Data Sciences Recommendations

Data Analytics, more specifically, prescriptive analytics are recommendations derived from mathematical computations. Recommendations are based on behaviors and needs in a particular context. Context is king in my book, and knowing the context allows systems to better personalize recommendations.

The goal of a recommendation system, in the context of an e-commerce application, is to predict what a customer would be willing to purchase and “suggest” it. Most of the time the suggestion is based on prior purchase patterns or purchase patterns of “similar” users. Another example of recommendation systems is suggesting documents to read based on prior reading patterns, subjects, and topics of interest from “similar” users. Essentially it would predict users’ interest based on subject or topics and then recommend relevant documents or news articles related to these topics to the user.

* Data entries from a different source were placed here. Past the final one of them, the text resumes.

## src/rtl/st1_fetch_pkg.sv

```systemverilog
// Shared CPU definitions: inter-stage bus widths,
// fetch state encoding and the default reset PC.
package st1_fetch_pkg;

   localparam int IF_ID_BUS_W  = 64;
   localparam int JBR_BUS_W    = 33;
   localparam int ID_EXE_BUS_W = 150;

   localparam logic [31:0] DEF_RESET_PC = 32'h0000_0000;

   typedef enum logic [2:0] {
      S_IDLE  = 3'b001,
      S_FETCH = 3'b010,
      S_DONE  = 3'b100
   } fetch_state_t;

endpackage

```

## src/rtl/st1_fetch.sv

```systemverilog
// Instruction-fetch stage: holds the PC, waits out the ROM
// latency, then presents {pc, inst} to decode until retired.
module st1_fetch
   import st1_fetch_pkg::*;
#(
   parameter logic [31:0] RESET_PC    = DEF_RESET_PC,
   parameter int          MEM_LATENCY = 1
) (
   input  logic                   clk,
   input  logic                   reset,
   input  logic                   IF_valid,
   input  logic                   next_fetch,
   input  logic [JBR_BUS_W-1:0]   jbr_bus,
   output logic [31:0]            inst_addr,
   input  logic [31:0]            inst_rdata,
   output logic                   IF_over,
   output logic [IF_ID_BUS_W-1:0] IF_ID_bus,
   output logic [31:0]            IF_pc
);

   localparam logic [1:0] CNT_LAST = 2'(MEM_LATENCY - 1);

   fetch_state_t state;
   logic [31:0]  pc;
   logic [31:0]  inst_r;
   logic [1:0]   cnt;

   logic         jbr_taken;
   logic [31:0]  jbr_target;
   logic [31:0]  pc_next;

   assign jbr_taken  = jbr_bus[32];
   assign jbr_target = jbr_bus[31:0];
   assign pc_next    = jbr_taken ? jbr_target : pc + 32'd4;

   always_ff @(posedge clk) begin
      if (reset) begin
         pc      <= RESET_PC;
         inst_r  <= '0;
         state   <= S_IDLE;
         cnt     <= '0;
         IF_over <= 1'b0;
      end else begin
         unique case (state)
            S_IDLE: begin
               if (IF_valid) begin
                  state <= S_FETCH;
                  cnt   <= '0;
               end
            end
            S_FETCH: begin
               if (!IF_valid) begin
                  state <= S_IDLE;
               end else if (cnt == CNT_LAST) begin
                  inst_r  <= inst_rdata;
                  state   <= S_DONE;
                  IF_over <= 1'b1;
               end else begin
                  cnt <= cnt + 2'd1;
               end
            end
            S_DONE: begin
               // only a retire moves on; IF_valid is ignored here
               if (next_fetch) begin
                  pc      <= pc_next;
                  state   <= S_IDLE;
                  IF_over <= 1'b0;
               end
            end
            default: begin
               state   <= S_IDLE;
               IF_over <= 1'b0;
            end
         endcase
      end
   end

   assign inst_addr = pc;
   assign IF_pc     = pc;
   assign IF_ID_bus = {pc, inst_r};

endmodule

```

## config.mk

```make
export PLATFORM = sky130hd
export DESIGN_NAME = st1_fetch
export DESIGN_NICKNAME = d
export VERILOG_FILES = /design/src/rtl/st1_fetch_pkg.sv /design/src/rtl/st1_fetch.sv
export SDC_FILE = /design/constraint.sdc
export NUM_CORES = 1
export LEC_CHECK = 0
export CORE_ASPECT_RATIO = 0.8
export CORE_UTILIZATION = 30
export CTS_CLUSTER_DIAMETER = 200
export CTS_CLUSTER_SIZE = 20
export DETAILED_ROUTE_END_ITERATION = 7
export GPL_TIMING_DRIVEN = 0
export PLACE_DENSITY = 0.73
export SYNTH_ARGS = -nofsm -noshare
export SYNTH_HDL_FRONTEND = slang
export SYNTH_SLANG_ARGS = --single-unit
export TNS_END_PERCENT = 50
```

## constraint.sdc

```tcl
create_clock -name clk -period 2.1 [get_ports clk]
set_clock_uncertainty 0.15 [all_clocks]
set_input_delay 0.315 -clock clk [delete_from_list [all_inputs] [get_ports clk]]
set_output_delay 0.315 -clock clk [all_outputs]
set_load 0.01 [all_outputs]
```

==> results of run 1 <==
timing repair:
item / in CTS / in global routing
hold buffers: 0 / 0
buffers inserted: 2 / 2
pin swaps: 1 / 5
resized for setup: 12 / 33
endpoints found under the setup margin: 14 / 35
cell usage after synthesis (all sizes together), types with 2 or more instances:
cell     count
nor4         7
nor4b        2
mux2         2
nor3         9
or3          2
a32o         5
nor2        28
nand2b       3
inv          7
nand4        4
ha           2
dfxtp       70
buf         83
a22oi        8
and4         5
a211oi       4
nand3       15
a21o         4
a21oi       52
o41ai        3
nand2      102
and3         9
a2bb2oi      2
o31ai        4
mux2i       12
o22ai        9
o21ai       15
clkbuf      16
a31oi       12
nor2b        4
metal layers:
metal  up-vias  track usage, %  share of wire, %  routed length [um]
li1       2190               -                 -                   -
met1      2055           25.21                43                5996
met2       232           31.59                45                6247
met3        23           7.407                10                1399
met4         0           4.817               1.4                 189
met5         -               0                 0                   0
critical path, cell delays in order (launching register included):
cell     delay, ns
dfxtp_1       0.48
and4_1        0.25
buf_6         0.16
nand4_4       0.19
or4_4         0.56
a31oi_1       0.17
power groups by stage:
stage / combinational, mW / clock, mW / sequential [mW]
finish: 0.289 / 1.57 / 1.34
CTS: 0.288 / 1.60 / 1.34
global route: 0.310 / 1.67 / 1.34
global placement: 0.285 / 0 / 1.37
floorplan: 0.0972 / 0 / 1.38
detailed placement: 0.285 / 0 / 1.37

Recommendation systems use many different components and technologies and can be classified into two types of systems:

  • Content-based systems: Systems that examine features or characteristics of an item recommended.
  • Collaborative filtering systems: Systems that recommend items based on a similarity distance measured between users and/or items usually represented by a [User x Item] matrix.

Cold-Start Problem

One of the most challenging problems for a recommendation system is the cold-start problem. A cold-start problem is when the users have not interacted or purchased any item from the web site. Thus it is difficult to predict how well a visitor will like an item that is not scored. The absence of a rating value makes it sparse. In this case, Collaborative-Filtering algorithms do not work very well with such sparse matrices.

Sparse means that some entries in the matrix are empty. For example for movie ratings sites, the data is represented as a utility matrix. For each user-item pair, there is a value that represents what is known about the rate of preference of that user for that item. The diagram below is an example of a sparse matrix for movie ratings by users.

sparseMatrix

The challenge for recommendation systems is to fill in these blank entires by predicting the ratings based on other latent features or characteristics of the items (or movie). In 2006, Netflix held a competition called Netflix Prize that paid the winner of the best collaborative filtering model. The essence of the solution was a blend of two algorithms. The two techniques were Matrix Factorization and Restricted Boltzmann Machines (RBM). The blend of these two algorithms delivered by the Korbell team won them a $1 million prize.

To solve the cold start problem, you can always survey the users the first time they come to your site and build up an “understanding” of their preference then recommend and capture the feedback in an interactive manner. Yes, that would be ideal, however more and more users, millennials specifically, are less likely to fill your surveys. So the modern solution lies in the rebirth of these techniques blending old and new techniques like Matrix Factorization, Eigenvector, Multi-armed bandit algorithms with RBM and other probabilistic methods.